その裏、先頭の西川晋太郎が死球で出塁すると打席には林。しかし3つ空振りして倒れると、続く文元洸成も投ゴロで2死になった。諦めない智弁は冨田泰生が追い込まれながらも四球を選ぶと、好調の黒川に回った。「練習でもずっと当たっていたし、今日はいくやろな、と思っていた」と高嶋仁監督(71)も期待を寄せる2年生が、左翼手の頭上に大きな当たり。打球がぐんぐん伸びてフェンスに到達する間に、2者が還り奇跡的な逆転サヨナラ劇となった。
 
主砲の涙 準決勝での活躍誓う
 黒川は、「自分が決めてやる、と思っていた。ここまで結果は出ていなかったが、自信をもっていこうと言いきかせていた」とふり返った。
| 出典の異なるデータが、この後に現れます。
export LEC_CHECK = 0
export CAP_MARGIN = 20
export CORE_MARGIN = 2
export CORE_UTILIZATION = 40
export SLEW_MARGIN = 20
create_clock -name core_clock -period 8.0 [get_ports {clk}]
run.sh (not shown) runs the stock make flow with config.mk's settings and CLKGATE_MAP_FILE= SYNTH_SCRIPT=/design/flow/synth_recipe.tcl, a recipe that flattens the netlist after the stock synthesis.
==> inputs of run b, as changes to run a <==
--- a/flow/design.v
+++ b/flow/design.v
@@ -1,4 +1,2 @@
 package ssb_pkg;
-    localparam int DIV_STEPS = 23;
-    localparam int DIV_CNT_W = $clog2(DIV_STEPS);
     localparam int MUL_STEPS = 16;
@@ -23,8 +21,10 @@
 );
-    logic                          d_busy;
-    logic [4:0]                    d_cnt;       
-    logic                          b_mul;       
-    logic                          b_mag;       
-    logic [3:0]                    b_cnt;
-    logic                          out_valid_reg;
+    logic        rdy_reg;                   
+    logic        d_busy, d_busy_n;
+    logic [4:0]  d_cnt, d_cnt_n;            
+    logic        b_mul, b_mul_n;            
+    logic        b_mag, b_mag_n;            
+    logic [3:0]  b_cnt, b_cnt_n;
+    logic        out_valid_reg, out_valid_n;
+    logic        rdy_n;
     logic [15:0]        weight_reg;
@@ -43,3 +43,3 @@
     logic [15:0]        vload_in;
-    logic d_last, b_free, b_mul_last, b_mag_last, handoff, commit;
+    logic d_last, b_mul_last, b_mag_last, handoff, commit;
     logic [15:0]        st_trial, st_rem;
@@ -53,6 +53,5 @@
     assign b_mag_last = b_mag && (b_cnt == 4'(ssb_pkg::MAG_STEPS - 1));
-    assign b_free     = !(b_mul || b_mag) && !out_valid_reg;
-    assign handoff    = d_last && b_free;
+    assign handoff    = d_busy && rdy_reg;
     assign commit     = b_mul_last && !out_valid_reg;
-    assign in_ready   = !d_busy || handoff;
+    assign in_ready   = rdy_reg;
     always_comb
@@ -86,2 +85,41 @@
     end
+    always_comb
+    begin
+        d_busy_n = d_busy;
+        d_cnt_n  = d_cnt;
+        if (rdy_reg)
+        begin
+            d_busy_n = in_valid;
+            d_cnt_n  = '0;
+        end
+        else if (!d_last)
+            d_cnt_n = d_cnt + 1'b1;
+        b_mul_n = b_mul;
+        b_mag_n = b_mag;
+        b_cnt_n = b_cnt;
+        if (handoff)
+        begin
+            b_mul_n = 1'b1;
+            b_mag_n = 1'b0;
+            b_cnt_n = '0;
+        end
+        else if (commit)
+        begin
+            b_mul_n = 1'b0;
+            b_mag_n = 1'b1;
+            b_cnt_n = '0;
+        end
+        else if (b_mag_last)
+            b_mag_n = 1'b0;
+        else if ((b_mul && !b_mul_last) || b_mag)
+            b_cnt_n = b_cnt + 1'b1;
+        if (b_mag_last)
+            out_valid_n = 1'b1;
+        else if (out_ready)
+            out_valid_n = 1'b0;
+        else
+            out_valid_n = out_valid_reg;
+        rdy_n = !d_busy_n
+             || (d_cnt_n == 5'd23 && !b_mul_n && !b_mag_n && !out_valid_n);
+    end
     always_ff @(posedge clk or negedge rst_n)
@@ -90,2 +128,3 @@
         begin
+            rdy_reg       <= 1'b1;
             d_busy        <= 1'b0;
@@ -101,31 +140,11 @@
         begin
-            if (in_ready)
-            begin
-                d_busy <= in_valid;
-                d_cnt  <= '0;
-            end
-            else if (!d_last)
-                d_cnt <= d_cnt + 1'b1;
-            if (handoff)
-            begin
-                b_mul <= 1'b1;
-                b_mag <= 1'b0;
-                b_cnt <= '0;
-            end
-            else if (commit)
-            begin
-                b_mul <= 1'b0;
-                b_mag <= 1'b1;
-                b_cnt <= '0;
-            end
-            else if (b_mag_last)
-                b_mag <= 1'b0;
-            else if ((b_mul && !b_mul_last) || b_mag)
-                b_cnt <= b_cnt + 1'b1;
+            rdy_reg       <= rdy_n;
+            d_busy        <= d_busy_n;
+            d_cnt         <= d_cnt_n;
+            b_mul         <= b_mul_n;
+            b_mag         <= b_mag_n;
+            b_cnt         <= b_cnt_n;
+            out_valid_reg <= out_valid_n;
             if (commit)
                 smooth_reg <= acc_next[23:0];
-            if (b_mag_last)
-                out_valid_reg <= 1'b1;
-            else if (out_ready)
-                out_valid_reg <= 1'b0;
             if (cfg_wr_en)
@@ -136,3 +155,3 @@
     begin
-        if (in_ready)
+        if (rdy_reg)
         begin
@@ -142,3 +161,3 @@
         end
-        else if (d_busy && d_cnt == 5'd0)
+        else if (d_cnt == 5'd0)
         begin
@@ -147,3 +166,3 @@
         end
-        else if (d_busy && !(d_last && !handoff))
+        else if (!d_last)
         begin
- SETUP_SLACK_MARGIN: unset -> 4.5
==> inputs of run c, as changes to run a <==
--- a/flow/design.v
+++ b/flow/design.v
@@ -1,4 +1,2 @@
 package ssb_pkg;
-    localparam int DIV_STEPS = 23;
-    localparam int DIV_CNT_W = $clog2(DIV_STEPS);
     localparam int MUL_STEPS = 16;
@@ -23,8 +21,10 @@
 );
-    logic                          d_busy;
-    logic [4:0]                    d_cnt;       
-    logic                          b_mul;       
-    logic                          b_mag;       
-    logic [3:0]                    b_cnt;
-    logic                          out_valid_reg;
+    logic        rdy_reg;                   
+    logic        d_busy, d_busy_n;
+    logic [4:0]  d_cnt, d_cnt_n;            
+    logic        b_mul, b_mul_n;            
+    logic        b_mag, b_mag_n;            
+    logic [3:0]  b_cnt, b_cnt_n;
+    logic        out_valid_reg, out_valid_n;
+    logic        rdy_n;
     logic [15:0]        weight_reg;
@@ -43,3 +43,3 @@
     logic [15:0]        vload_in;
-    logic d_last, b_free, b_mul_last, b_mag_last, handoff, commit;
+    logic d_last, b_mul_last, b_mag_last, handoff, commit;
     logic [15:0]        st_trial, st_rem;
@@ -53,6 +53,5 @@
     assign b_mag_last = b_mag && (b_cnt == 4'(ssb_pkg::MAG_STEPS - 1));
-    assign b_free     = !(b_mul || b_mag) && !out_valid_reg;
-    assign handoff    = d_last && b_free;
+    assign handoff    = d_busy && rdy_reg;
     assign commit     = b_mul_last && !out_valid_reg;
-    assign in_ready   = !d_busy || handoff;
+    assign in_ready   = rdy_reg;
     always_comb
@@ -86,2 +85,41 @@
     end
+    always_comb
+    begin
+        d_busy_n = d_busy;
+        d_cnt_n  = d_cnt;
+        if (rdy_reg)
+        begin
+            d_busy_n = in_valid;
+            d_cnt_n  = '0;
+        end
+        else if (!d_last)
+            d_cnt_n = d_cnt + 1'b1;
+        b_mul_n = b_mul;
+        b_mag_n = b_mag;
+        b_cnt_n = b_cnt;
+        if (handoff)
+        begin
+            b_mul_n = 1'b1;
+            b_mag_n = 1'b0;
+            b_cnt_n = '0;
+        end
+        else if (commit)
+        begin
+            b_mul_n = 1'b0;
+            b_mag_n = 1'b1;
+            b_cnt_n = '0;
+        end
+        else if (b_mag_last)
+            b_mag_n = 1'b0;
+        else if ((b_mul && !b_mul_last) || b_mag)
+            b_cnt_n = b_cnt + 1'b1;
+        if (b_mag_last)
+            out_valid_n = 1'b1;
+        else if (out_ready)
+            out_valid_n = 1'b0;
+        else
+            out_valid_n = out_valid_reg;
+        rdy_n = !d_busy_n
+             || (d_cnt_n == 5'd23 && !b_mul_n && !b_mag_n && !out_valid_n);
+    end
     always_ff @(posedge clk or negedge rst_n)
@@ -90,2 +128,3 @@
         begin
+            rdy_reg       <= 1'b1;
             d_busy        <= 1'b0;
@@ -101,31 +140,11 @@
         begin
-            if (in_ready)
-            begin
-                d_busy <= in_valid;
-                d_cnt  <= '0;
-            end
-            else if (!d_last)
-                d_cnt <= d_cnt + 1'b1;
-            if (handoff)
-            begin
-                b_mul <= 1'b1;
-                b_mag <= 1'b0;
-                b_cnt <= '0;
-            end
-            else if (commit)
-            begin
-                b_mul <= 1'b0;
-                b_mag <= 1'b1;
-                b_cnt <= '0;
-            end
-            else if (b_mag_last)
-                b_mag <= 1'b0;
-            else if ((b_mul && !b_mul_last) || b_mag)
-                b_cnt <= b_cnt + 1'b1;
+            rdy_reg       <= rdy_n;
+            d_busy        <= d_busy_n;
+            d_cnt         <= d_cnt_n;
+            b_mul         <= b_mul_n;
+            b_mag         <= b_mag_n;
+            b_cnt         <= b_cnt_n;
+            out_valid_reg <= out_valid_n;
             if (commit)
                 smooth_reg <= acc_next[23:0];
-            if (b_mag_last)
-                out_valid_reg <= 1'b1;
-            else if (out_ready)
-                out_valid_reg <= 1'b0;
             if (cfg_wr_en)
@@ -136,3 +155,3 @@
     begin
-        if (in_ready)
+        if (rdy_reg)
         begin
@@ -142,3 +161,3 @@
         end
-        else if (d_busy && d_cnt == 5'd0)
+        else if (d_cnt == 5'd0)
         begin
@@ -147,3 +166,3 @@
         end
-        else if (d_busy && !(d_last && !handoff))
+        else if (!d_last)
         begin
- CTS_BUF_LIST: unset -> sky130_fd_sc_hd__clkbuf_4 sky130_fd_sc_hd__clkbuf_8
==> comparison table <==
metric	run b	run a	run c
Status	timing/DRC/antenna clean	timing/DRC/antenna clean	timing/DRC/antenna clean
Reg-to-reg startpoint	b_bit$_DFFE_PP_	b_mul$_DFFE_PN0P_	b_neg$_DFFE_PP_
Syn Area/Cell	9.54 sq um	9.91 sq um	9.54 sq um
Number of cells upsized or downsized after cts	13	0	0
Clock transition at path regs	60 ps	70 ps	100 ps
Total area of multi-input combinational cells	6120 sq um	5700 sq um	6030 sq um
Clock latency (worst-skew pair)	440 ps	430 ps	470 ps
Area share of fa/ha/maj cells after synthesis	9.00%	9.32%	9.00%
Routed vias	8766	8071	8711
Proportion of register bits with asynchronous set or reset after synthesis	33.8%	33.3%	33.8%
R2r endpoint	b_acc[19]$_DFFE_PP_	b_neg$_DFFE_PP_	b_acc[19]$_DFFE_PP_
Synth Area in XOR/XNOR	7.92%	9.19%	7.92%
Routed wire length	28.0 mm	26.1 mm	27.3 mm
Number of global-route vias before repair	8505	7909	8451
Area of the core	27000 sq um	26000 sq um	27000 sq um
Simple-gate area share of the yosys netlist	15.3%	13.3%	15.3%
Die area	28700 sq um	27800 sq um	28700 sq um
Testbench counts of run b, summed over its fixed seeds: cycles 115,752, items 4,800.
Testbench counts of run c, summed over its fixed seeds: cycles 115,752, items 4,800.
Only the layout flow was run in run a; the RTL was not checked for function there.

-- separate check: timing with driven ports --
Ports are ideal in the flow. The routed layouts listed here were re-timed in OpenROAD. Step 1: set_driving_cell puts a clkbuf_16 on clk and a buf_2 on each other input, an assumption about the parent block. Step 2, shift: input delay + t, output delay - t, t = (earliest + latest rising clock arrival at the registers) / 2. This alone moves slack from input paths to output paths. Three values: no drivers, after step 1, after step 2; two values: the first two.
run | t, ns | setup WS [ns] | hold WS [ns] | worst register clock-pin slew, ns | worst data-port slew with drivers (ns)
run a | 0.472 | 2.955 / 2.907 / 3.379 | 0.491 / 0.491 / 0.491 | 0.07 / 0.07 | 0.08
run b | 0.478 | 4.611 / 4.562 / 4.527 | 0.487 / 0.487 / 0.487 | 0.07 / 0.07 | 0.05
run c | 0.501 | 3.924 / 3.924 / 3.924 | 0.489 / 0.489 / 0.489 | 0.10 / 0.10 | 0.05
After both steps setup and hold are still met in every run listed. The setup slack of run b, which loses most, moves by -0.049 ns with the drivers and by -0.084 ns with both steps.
父の洋行さん(42)は、上宮の主将としてセンバツ優勝に輝いている。「父を超えたい。甲子園では2回以上優勝したい」と目標も高いだけに、大仕事をした割には平然としていたが、先輩の林と並んで話を聞かれると、相好を崩した。「林さんが泣いていたんで」と言って林に視線を送った。それを聞いた林は、「泣いてない」と強がったが、「悔しかったのとありがとう、という気持ちがあった」と涙の理由を話し、後輩に感謝した。「守備のミスを(三振で)取り返せなかった。それが悔しかった」と大振りで三振した10回の打席を反省し、「次はしっかり打つ。ずっと迷惑かけてるんで」と準決勝での活躍を誓った。